Finding a Fallen User

• Despite comprehensive security awareness training, some users may fall prey to attacks like these.

• Fortunately, in the case of open network style evil-twin attacks, we can view most higher-level traffic in an unencrypted format.

• To filter exclusively for the evil-twin access point, we would employ the following filter.

• (wlan.bssid == F8:14:FE:4D:E6:F2)

• If we see ARP requests coming from a client device on the suspicious network, it could mean the device is compromised.

• If this happens, we should save information about the device to help us respond to the incident.

  1. Its MAC address
  2. Its host name

• Consequently, we might be able to instigate password resets and other reactive measures to prevent further infringement of our environment.

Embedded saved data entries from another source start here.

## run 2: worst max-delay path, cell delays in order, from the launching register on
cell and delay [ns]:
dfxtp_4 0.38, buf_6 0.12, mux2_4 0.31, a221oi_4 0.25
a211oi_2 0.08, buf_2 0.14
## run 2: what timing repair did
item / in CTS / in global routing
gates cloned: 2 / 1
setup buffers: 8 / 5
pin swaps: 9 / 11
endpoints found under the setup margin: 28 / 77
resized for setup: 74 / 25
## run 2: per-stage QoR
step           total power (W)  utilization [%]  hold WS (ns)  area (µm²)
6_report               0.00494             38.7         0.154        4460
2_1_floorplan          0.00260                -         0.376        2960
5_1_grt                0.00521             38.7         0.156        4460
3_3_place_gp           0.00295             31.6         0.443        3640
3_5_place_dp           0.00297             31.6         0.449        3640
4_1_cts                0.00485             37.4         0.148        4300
**src/rtl/raster_sync_pkg.sv**
```systemverilog
package raster_sync_pkg;

  // configuration register selects
  typedef enum logic [2:0] {
    REG_CTRL   = 3'd0,
    REG_HOFF   = 3'd1,
    REG_VOFF   = 3'd2,
    REG_HFALL  = 3'd3,
    REG_HRISE  = 3'd4,
    REG_VFALL  = 3'd5,
    REG_VRISE  = 3'd6
  } cfg_sel_e;

  typedef enum logic {
    MODE_MASTER = 1'b0,
    MODE_SLAVE  = 1'b1
  } sync_mode_e;

endpackage

```
**src/rtl/raster_sync_cfg.sv**
```systemverilog
module raster_sync_cfg
  import raster_sync_pkg::*;
#(
  parameter int HW = 11,
  parameter int VW = 10,
  parameter int CW = 11
) (
  input  logic          clk,
  input  logic          rst_n,
  input  logic          we,
  input  logic [2:0]    addr,
  input  logic [CW-1:0] wdata,
  output logic          pol_rise,
  output logic [HW-1:0] h_off,
  output logic [VW-1:0] v_off,
  output logic [HW-1:0] h_fall,
  output logic [HW-1:0] h_rise,
  output logic [VW-1:0] v_fall,
  output logic [VW-1:0] v_rise
);

  logic          pol_d;
  logic [HW-1:0] h_off_d, h_fall_d, h_rise_d;
  logic [VW-1:0] v_off_d, v_fall_d, v_rise_d;

  always_comb begin
    pol_d    = pol_rise;
    h_off_d  = h_off;
    v_off_d  = v_off;
    h_fall_d = h_fall;
    h_rise_d = h_rise;
    v_fall_d = v_fall;
    v_rise_d = v_rise;
    if (we) begin
      unique case (cfg_sel_e'(addr))
        REG_CTRL:  pol_d    = wdata[0];
        REG_HOFF:  h_off_d  = wdata[HW-1:0];
        REG_VOFF:  v_off_d  = wdata[VW-1:0];
        REG_HFALL: h_fall_d = wdata[HW-1:0];
        REG_HRISE: h_rise_d = wdata[HW-1:0];
        REG_VFALL: v_fall_d = wdata[VW-1:0];
        REG_VRISE: v_rise_d = wdata[VW-1:0];
        default:   ;
      endcase
    end
  end

  always_ff @(posedge clk or negedge rst_n) begin
    if (!rst_n) begin
      pol_rise <= 1'b1;
      h_off    <= '0;
      v_off    <= '0;
      h_fall   <= '0;
      h_rise   <= '0;
      v_fall   <= '0;
      v_rise   <= '0;
    end else begin
      pol_rise <= pol_d;
      h_off    <= h_off_d;
      v_off    <= v_off_d;
      h_fall   <= h_fall_d;
      h_rise   <= h_rise_d;
      v_fall   <= v_fall_d;
      v_rise   <= v_rise_d;
    end
  end

  // a write to an unused select leaves every register as it was
  a_r11_unused_sel: assert property (@(posedge clk) disable iff (!rst_n)
    (we && addr == 3'd7) |=> ($stable(h_off) && $stable(v_off) && $stable(pol_rise)));

endmodule

```
**src/rtl/raster_sync_edge.sv**
```systemverilog
module raster_sync_edge (
  input  logic clk,
  input  logic rst_n,
  input  logic ext_in,
  input  logic pol_rise,
  output logic trig
);

  logic meta_q, sync_q, last_q;

  always_ff @(posedge clk or negedge rst_n) begin
    if (!rst_n) begin
      meta_q <= 1'b0;
      sync_q <= 1'b0;
      last_q <= 1'b0;
    end else begin
      meta_q <= ext_in;
      sync_q <= meta_q;
      last_q <= sync_q;
    end
  end

  always_comb begin
    if (pol_rise) trig = sync_q & ~last_q;
    else          trig = ~sync_q & last_q;
  end

  // a detected edge is a single-cycle event
  a_r3_trig_single: assert property (@(posedge clk) disable iff (!rst_n)
    trig |=> !trig);

endmodule

```
**src/rtl/raster_sync_counter.sv**
```systemverilog
module raster_sync_counter #(
  parameter int LINE_CLKS   = 1716,
  parameter int FRAME_LINES = 525,
  parameter int HW          = 11,
  parameter int VW          = 10
) (
  input  logic          clk,
  input  logic          rst_n,
  input  logic          load,
  input  logic [HW-1:0] h_ld,
  input  logic [VW-1:0] v_ld,
  output logic [HW-1:0] h_cnt,
  output logic [VW-1:0] v_cnt
);

  localparam logic [HW-1:0] H_LAST = HW'(LINE_CLKS - 1);
  localparam logic [VW-1:0] V_LAST = VW'(FRAME_LINES - 1);

  logic [HW-1:0] h_d;
  logic [VW-1:0] v_d;
  logic          line_end;

  assign line_end = (h_cnt == H_LAST);

  always_comb begin
    h_d = h_cnt;
    v_d = v_cnt;
    if (load) begin
      h_d = h_ld;
      v_d = v_ld;
    end else if (line_end) begin
      h_d = '0;
      v_d = (v_cnt == V_LAST) ? '0 : v_cnt + 1'b1;
    end else begin
      h_d = h_cnt + 1'b1;
    end
  end

  always_ff @(posedge clk or negedge rst_n) begin
    if (!rst_n) begin
      h_cnt <= '0;
      v_cnt <= '0;
    end else begin
      h_cnt <= h_d;
      v_cnt <= v_d;
    end
  end

  // pixel counter stays within the line
  a_r2_h_range: assert property (@(posedge clk) disable iff (!rst_n)
    h_cnt <= H_LAST);
  // the pixel counter returns to zero after the last pixel
  a_r2_h_wrap: assert property (@(posedge clk) disable iff (!rst_n)
    (!load && line_end) |=> (h_cnt == '0));
  // a load places the raster at the requested position
  a_r3_load_pos: assert property (@(posedge clk) disable iff (!rst_n)
    load |=> (h_cnt == $past(h_ld) && v_cnt == $past(v_ld)));

endmodule

```
**src/rtl/raster_sync_window.sv**
```systemverilog
module raster_sync_window #(
  parameter int W = 11
) (
  input  logic [W-1:0] pos,
  input  logic [W-1:0] start,
  input  logic [W-1:0] stop,
  output logic         active
);

  logic after_start, before_stop;

  assign after_start = (pos >= start);
  assign before_stop = (pos <  stop);

  always_comb begin
    if (start <= stop) active = after_start & before_stop;
    else               active = after_start | before_stop;
  end

endmodule

```
**src/rtl/raster_sync_gen.sv**
```systemverilog
module raster_sync_gen
  import raster_sync_pkg::*;
#(
  parameter  int LINE_CLKS   = 1716,
  parameter  int FRAME_LINES = 525,
  localparam int HW          = $clog2(LINE_CLKS),
  localparam int VW          = $clog2(FRAME_LINES),
  localparam int CW          = (HW > VW) ? HW : VW
) (
  input  logic          clk,
  input  logic          gen_rst_n,
  input  logic          por_n,
  input  logic          ext_vsync,
  input  logic          cfg_we,
  input  logic [2:0]    cfg_addr,
  input  logic [CW-1:0] cfg_wdata,
  output logic          hs_n,
  output logic          vs_n,
  output logic          cs_n,
  output logic [HW-1:0] h_pos,
  output logic [VW-1:0] v_pos,
  output logic          slave_mode,
  output logic [HW-1:0] cap_hpos,
  output logic [VW-1:0] cap_vpos,
  output logic          cap_valid
);

  logic          pol_rise, trig;
  logic [HW-1:0] h_off, h_fall, h_rise;
  logic [VW-1:0] v_off, v_fall, v_rise;
  logic          h_act, v_act;
  sync_mode_e    mode_q, mode_d;
  logic          valid_rst_n;

  raster_sync_cfg #(.HW(HW), .VW(VW), .CW(CW)) u_cfg (
    .clk(clk), .rst_n(gen_rst_n), .we(cfg_we), .addr(cfg_addr), .wdata(cfg_wdata),
    .pol_rise(pol_rise), .h_off(h_off), .v_off(v_off),
    .h_fall(h_fall), .h_rise(h_rise), .v_fall(v_fall), .v_rise(v_rise)
  );

  raster_sync_edge u_edge (
    .clk(clk), .rst_n(gen_rst_n), .ext_in(ext_vsync), .pol_rise(pol_rise), .trig(trig)
  );

  raster_sync_counter #(.LINE_CLKS(LINE_CLKS), .FRAME_LINES(FRAME_LINES), .HW(HW), .VW(VW)) u_cnt (
    .clk(clk), .rst_n(gen_rst_n), .load(trig), .h_ld(h_off), .v_ld(v_off),
    .h_cnt(h_pos), .v_cnt(v_pos)
  );

  raster_sync_window #(.W(HW)) u_hwin (
    .pos(h_pos), .start(h_fall), .stop(h_rise), .active(h_act)
  );

  raster_sync_window #(.W(VW)) u_vwin (
    .pos(v_pos), .start(v_fall), .stop(v_rise), .active(v_act)
  );

  // sync outputs, registered for glitch-free pins
  always_ff @(posedge clk or negedge gen_rst_n) begin
    if (!gen_rst_n) begin
      hs_n <= 1'b1;
      vs_n <= 1'b1;
      cs_n <= 1'b1;
    end else begin
      hs_n <= ~h_act;
      vs_n <= ~v_act;
      cs_n <= ~(h_act | v_act);
    end
  end

  // capture of the pre-reload position
  always_ff @(posedge clk or negedge gen_rst_n) begin
    if (!gen_rst_n) begin
      cap_hpos <= '0;
      cap_vpos <= '0;
    end else if (trig) begin
      cap_hpos <= h_pos;
      cap_vpos <= v_pos;
    end
  end

  always_comb begin
    mode_d = mode_q;
    if (trig) mode_d = MODE_SLAVE;
  end

  always_ff @(posedge clk or negedge gen_rst_n) begin
    if (!gen_rst_n) mode_q <= MODE_MASTER;
    else            mode_q <= mode_d;
  end

  assign slave_mode = (mode_q == MODE_SLAVE);

  // only the capture strobe listens to the power-on reset
  assign valid_rst_n = gen_rst_n & por_n;

  always_ff @(posedge clk or negedge valid_rst_n) begin
    if (!valid_rst_n) cap_valid <= 1'b0;
    else              cap_valid <= trig;
  end

  // capture holds the counter position seen at the reload edge
  a_r4_capture: assert property (@(posedge clk) disable iff (!gen_rst_n)
    trig |=> (cap_hpos == $past(h_pos) && cap_vpos == $past(v_pos)));
  // capture strobe lasts one cycle
  a_r5_valid_pulse: assert property (@(posedge clk) disable iff (!gen_rst_n)
    cap_valid |=> !cap_valid);
  // slave mode is sticky
  a_r6_mode_sticky: assert property (@(posedge clk) disable iff (!gen_rst_n)
    slave_mode |=> slave_mode);
  // the vertical interval forces composite sync low
  a_r9_cs_vertical: assert property (@(posedge clk) disable iff (!gen_rst_n)
    !vs_n |-> !cs_n);
  // power-on reset leaves the raster counters running
  a_r10_por_raster: assert property (@(posedge clk) disable iff (!gen_rst_n)
    (!por_n && !trig && h_pos != HW'(LINE_CLKS - 1)) |=> (h_pos == $past(h_pos) + 1'b1));

endmodule

```
==> src/rtl/updn_tmr_pkg.sv <==
package updn_tmr_pkg;

  typedef enum logic [1:0] {
    CM_EDGE     = 2'b00,
    CM_FLAG_DN  = 2'b01,
    CM_FLAG_UP  = 2'b10,
    CM_FLAG_ALL = 2'b11
  } cnt_mode_e;

  // Whether compare logic may set flags in the given direction.
  function automatic logic flag_window(input logic [1:0] m, input logic down);
    case (m)
      CM_FLAG_DN: flag_window = down;
      CM_FLAG_UP: flag_window = ~down;
      default:    flag_window = 1'b1;
    endcase
  endfunction

  function automatic logic is_center(input logic [1:0] m);
    is_center = (m != CM_EDGE);
  endfunction

endpackage

==> src/rtl/updn_period_shadow.sv <==
module updn_period_shadow #(
  parameter int W = 16
) (
  input  logic         clk,
  input  logic         rst_n,
  input  logic         pre_en,
  input  logic [W-1:0] reload_val,
  input  logic         load_evt,
  output logic [W-1:0] eff_per
);

  logic [W-1:0] shadow_q;

  always_ff @(posedge clk or negedge rst_n) begin
    if (!rst_n)        shadow_q <= '0;
    else if (load_evt) shadow_q <= reload_val;
  end

  assign eff_per = pre_en ? shadow_q : reload_val;

  // the staged value moves only on an update event
  assert_shadow_hold_R9: assert property (@(posedge clk) disable iff (!rst_n)
    !load_evt |=> $stable(shadow_q));

  assert_shadow_load_R9: assert property (@(posedge clk) disable iff (!rst_n)
    load_evt |=> shadow_q == $past(reload_val));

endmodule

==> src/rtl/updn_dir_reg.sv <==
module updn_dir_reg (
  input  logic clk,
  input  logic rst_n,
  input  logic center,
  input  logic sw_wr,
  input  logic sw_val,
  input  logic hw_set,
  input  logic hw_val,
  output logic dir_q
);

  always_ff @(posedge clk or negedge rst_n) begin
    if (!rst_n)                dir_q <= 1'b0;
    else if (hw_set)           dir_q <= hw_val;
    else if (sw_wr && !center) dir_q <= sw_val;
  end

  // software cannot move the direction in center-aligned modes
  assert_dir_locked_R5: assert property (@(posedge clk) disable iff (!rst_n)
    (center && !hw_set) |=> $stable(dir_q));

endmodule
--- src/rtl/lbx_pkg.sv ---
package lbx_pkg;

  // Black test: peak strictly below blanking level plus scaled margin.
  function automatic logic blk_test(input int unsigned peak,
                                    input int unsigned level,
                                    input int unsigned thr,
                                    input int unsigned step);
    return peak < (level + step * thr);
  endfunction

  // Saturating increment toward lim.
  function automatic int unsigned sat_add1(input int unsigned v,
                                           input int unsigned lim);
    return (v >= lim) ? lim : v + 1;
  endfunction

endpackage

--- src/rtl/lbx_line_peak.sv ---
module lbx_line_peak #(
  parameter int LUMA_W = 8,
  parameter int THR_W  = 5,
  parameter int STEP   = 4
) (
  input  logic              clk,
  input  logic              rst_n,
  input  logic              pix_valid,
  input  logic [LUMA_W-1:0] pix_luma,
  input  logic [LUMA_W-1:0] level,
  input  logic [THR_W-1:0]  thr,
  output logic              line_done,
  output logic              line_black
);
  import lbx_pkg::*;

  logic              in_line_q;
  logic [LUMA_W-1:0] peak_q;

  always_ff @(posedge clk or negedge rst_n) begin
    if (!rst_n) begin
      in_line_q <= 1'b0;
      peak_q    <= '0;
    end else begin
      in_line_q <= pix_valid;
      if (pix_valid)
        peak_q <= (!in_line_q || pix_luma > peak_q) ? pix_luma : peak_q;
    end
  end

  assign line_done  = in_line_q & ~pix_valid;
  assign line_black = blk_test(32'(peak_q), 32'(level), 32'(thr), STEP);

  // the running peak never falls below the sample just taken
  p_peak_covers_sample_r1: assert property (@(posedge clk) disable iff (!rst_n)
    pix_valid |=> peak_q >= $past(pix_luma));

  // a line closes in a single cycle
  p_line_done_single_r2: assert property (@(posedge clk) disable iff (!rst_n)
    line_done |=> !line_done);

endmodule

--- src/rtl/lbx_tail_tracker.sv ---
module lbx_tail_tracker #(
  parameter int CNT_W  = 8,
  parameter int SKIP_W = 4
) (
  input  logic              clk,
  input  logic              rst_n,
  input  logic              clear,
  input  logic              line_done,
  input  logic              line_black,
  input  logic [SKIP_W-1:0] skip,
  output logic [CNT_W-1:0]  bot_cnt,
  output logic [CNT_W-1:0]  mid_cnt
);
  import lbx_pkg::*;

  localparam int DEPTH = 2 ** SKIP_W;
  localparam int CMAX  = 2 ** CNT_W - 1;

  logic [DEPTH-1:0]  hist_q, hist_n;
  logic [SKIP_W:0]   seen_q, seen_n;
  logic [CNT_W-1:0]  run_blk_q, run_nb_q, prev_blk_q, band_q;
  logic              band_ok_q;
  logic              feed, fed_blk;

  always_comb begin
    hist_n  = {hist_q[DEPTH-2:0], line_black};
    seen_n  = (seen_q == (SKIP_W+1)'(DEPTH)) ? seen_q : seen_q + 1'b1;
    feed    = line_done && (seen_n > {1'b0, skip});
    fed_blk = hist_n[skip];
  end

  always_ff @(posedge clk or negedge rst_n) begin
    if (!rst_n) begin
      hist_q <= '0; seen_q <= '0; run_blk_q <= '0; run_nb_q <= '0;
      prev_blk_q <= '0; band_q <= '0; band_ok_q <= 1'b0;
    end else if (clear) begin
      hist_q <= '0; seen_q <= '0; run_blk_q <= '0; run_nb_q <= '0;
      prev_blk_q <= '0; band_q <= '0; band_ok_q <= 1'b0;
    end else if (line_done) begin
      hist_q <= hist_n;
      seen_q <= seen_n;
      if (feed) begin
        if (fed_blk) begin
          if (run_blk_q == '0) begin
            band_ok_q <= (run_nb_q != '0) && (prev_blk_q >= CNT_W'(2));
            band_q    <= run_nb_q;
            run_nb_q  <= '0;
          end
          run_blk_q <= CNT_W'(sat_add1(32'(run_blk_q), CMAX));
        end else begin
          if (run_nb_q == '0) prev_blk_q <= run_blk_q;
          run_nb_q  <= CNT_W'(sat_add1(32'(run_nb_q), CMAX));
          run_blk_q <= '0;
          band_ok_q <= 1'b0;
        end
      end
    end
  end

  assign bot_cnt = run_blk_q;
  assign mid_cnt = band_ok_q ? band_q : '0;

  // a trailing black run and a trailing bright run never coexist
  p_runs_exclusive_r4: assert property (@(posedge clk) disable iff (!rst_n)
    (run_blk_q != '0) |-> (run_nb_q == '0));

  // a recognised band is always closed by black lines
  p_band_closed_r5: assert property (@(posedge clk) disable iff (!rst_n)
    band_ok_q |-> (run_blk_q != '0));

  // bottom run holds at its ceiling
  p_bot_saturates_r6: assert property (@(posedge clk) disable iff (!rst_n)
    (run_blk_q == CNT_W'(CMAX) && !clear && !(feed && !fed_blk))
      |=> run_blk_q == CNT_W'(CMAX));

endmodule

Finding Rogue Access Points

• On the other hand, detecting rogue access points can often be a simple task of checking our network device lists.
• In the case of hotspot-based rogue access points (such as Windows hotspots), we might scrutinize wireless networks in our immediate vicinity.
• If we encounter an unrecognizable wireless network with a strong signal, particularly if it lacks encryption, this could indicate that a user has established a rogue access point to navigate around our perimeter controls.